Exercise description: Please give again, word for word, the lines that lie between the start of the listing below and the line with "localparam OP_ADD = 3'd0, OP_SLL", both included.

# # # #

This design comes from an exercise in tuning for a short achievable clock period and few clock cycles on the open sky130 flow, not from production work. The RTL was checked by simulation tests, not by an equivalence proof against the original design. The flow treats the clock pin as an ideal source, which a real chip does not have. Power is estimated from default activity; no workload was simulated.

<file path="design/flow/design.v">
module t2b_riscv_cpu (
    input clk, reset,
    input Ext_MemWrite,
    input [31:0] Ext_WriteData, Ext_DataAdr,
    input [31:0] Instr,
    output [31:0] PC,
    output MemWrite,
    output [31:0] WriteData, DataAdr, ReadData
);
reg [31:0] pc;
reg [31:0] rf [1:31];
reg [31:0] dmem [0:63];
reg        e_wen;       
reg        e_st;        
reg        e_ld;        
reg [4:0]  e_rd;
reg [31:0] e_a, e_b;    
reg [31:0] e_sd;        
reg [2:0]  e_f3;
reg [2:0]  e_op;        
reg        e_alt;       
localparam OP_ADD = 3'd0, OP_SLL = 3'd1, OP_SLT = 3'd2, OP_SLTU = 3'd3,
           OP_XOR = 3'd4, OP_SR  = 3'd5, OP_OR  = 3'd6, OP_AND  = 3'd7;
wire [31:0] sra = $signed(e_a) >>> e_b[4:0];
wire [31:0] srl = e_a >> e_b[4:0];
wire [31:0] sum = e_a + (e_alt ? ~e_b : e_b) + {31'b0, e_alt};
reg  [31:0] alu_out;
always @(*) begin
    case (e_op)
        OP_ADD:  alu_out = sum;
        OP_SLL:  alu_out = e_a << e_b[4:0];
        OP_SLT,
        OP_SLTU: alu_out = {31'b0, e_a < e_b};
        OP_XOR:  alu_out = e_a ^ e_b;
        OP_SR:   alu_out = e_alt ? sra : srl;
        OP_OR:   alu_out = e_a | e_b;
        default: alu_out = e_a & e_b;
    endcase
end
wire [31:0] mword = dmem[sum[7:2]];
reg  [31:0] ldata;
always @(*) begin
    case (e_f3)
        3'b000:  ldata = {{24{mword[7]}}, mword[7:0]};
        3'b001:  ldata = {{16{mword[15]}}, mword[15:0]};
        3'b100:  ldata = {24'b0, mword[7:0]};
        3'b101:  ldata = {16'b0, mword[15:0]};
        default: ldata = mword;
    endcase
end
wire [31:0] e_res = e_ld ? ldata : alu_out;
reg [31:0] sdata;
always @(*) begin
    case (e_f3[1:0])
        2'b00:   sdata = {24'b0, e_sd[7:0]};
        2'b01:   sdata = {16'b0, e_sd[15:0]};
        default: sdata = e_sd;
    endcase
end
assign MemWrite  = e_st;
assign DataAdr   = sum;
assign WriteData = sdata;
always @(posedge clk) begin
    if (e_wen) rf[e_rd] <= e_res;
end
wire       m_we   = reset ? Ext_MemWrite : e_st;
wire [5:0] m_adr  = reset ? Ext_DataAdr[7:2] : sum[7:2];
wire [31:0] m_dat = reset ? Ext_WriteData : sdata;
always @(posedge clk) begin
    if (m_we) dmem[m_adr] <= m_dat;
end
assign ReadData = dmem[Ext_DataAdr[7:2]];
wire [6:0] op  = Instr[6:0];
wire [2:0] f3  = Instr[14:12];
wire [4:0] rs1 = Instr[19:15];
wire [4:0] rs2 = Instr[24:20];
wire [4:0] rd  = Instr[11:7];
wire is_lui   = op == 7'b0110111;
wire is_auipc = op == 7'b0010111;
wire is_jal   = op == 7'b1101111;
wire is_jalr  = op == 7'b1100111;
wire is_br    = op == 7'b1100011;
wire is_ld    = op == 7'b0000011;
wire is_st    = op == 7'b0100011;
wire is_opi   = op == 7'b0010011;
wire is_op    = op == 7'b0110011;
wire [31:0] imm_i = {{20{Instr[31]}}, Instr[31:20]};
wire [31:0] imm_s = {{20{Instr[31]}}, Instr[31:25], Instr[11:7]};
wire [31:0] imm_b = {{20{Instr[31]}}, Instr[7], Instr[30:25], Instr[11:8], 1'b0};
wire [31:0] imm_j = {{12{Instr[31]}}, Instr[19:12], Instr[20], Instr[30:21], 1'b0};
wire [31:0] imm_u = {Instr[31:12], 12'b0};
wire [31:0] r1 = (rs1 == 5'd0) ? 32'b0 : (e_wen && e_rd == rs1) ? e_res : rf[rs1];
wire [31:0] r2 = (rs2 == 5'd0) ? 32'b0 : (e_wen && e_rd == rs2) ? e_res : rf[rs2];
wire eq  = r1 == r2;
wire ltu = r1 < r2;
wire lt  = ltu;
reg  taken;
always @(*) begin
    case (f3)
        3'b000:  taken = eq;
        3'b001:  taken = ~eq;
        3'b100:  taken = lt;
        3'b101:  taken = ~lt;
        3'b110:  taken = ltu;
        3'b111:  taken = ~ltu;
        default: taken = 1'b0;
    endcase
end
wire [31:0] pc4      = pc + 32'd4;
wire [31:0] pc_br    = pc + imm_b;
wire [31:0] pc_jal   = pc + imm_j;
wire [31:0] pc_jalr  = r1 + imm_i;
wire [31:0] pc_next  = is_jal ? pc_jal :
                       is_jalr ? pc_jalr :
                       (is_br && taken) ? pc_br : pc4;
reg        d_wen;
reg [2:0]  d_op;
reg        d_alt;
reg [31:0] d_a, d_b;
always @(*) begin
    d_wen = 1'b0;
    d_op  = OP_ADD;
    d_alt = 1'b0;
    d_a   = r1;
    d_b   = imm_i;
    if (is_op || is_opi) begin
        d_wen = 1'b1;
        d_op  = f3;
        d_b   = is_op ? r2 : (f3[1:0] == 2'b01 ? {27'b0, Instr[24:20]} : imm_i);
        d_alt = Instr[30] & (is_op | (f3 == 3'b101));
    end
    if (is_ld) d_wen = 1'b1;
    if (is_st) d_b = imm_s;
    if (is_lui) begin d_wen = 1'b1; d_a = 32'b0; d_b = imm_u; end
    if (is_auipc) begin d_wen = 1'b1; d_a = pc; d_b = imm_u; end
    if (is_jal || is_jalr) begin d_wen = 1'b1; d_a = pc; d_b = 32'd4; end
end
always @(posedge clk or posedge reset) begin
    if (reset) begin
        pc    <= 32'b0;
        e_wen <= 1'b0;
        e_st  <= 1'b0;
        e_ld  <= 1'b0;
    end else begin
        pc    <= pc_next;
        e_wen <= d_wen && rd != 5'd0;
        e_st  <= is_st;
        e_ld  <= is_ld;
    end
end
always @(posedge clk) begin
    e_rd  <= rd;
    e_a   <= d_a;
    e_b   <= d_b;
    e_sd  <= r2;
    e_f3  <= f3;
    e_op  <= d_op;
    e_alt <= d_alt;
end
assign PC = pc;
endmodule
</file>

# # # #

Worked solution:
This design comes from an exercise in tuning for a short achievable clock period and few clock cycles on the open sky130 flow, not from production work. The RTL was checked by simulation tests, not by an equivalence proof against the original design. The flow treats the clock pin as an ideal source, which a real chip does not have. Power is estimated from default activity; no workload was simulated.

<file path="design/flow/design.v">
module t2b_riscv_cpu (
    input clk, reset,
    input Ext_MemWrite,
    input [31:0] Ext_WriteData, Ext_DataAdr,
    input [31:0] Instr,
    output [31:0] PC,
    output MemWrite,
    output [31:0] WriteData, DataAdr, ReadData
);
reg [31:0] pc;
reg [31:0] rf [1:31];
reg [31:0] dmem [0:63];
reg        e_wen;       
reg        e_st;        
reg        e_ld;        
reg [4:0]  e_rd;
reg [31:0] e_a, e_b;    
reg [31:0] e_sd;        
reg [2:0]  e_f3;
reg [2:0]  e_op;        
reg        e_alt;       
localparam OP_ADD = 3'd0, OP_SLL = 3'd1, OP_SLT = 3'd2, OP_SLTU = 3'd3,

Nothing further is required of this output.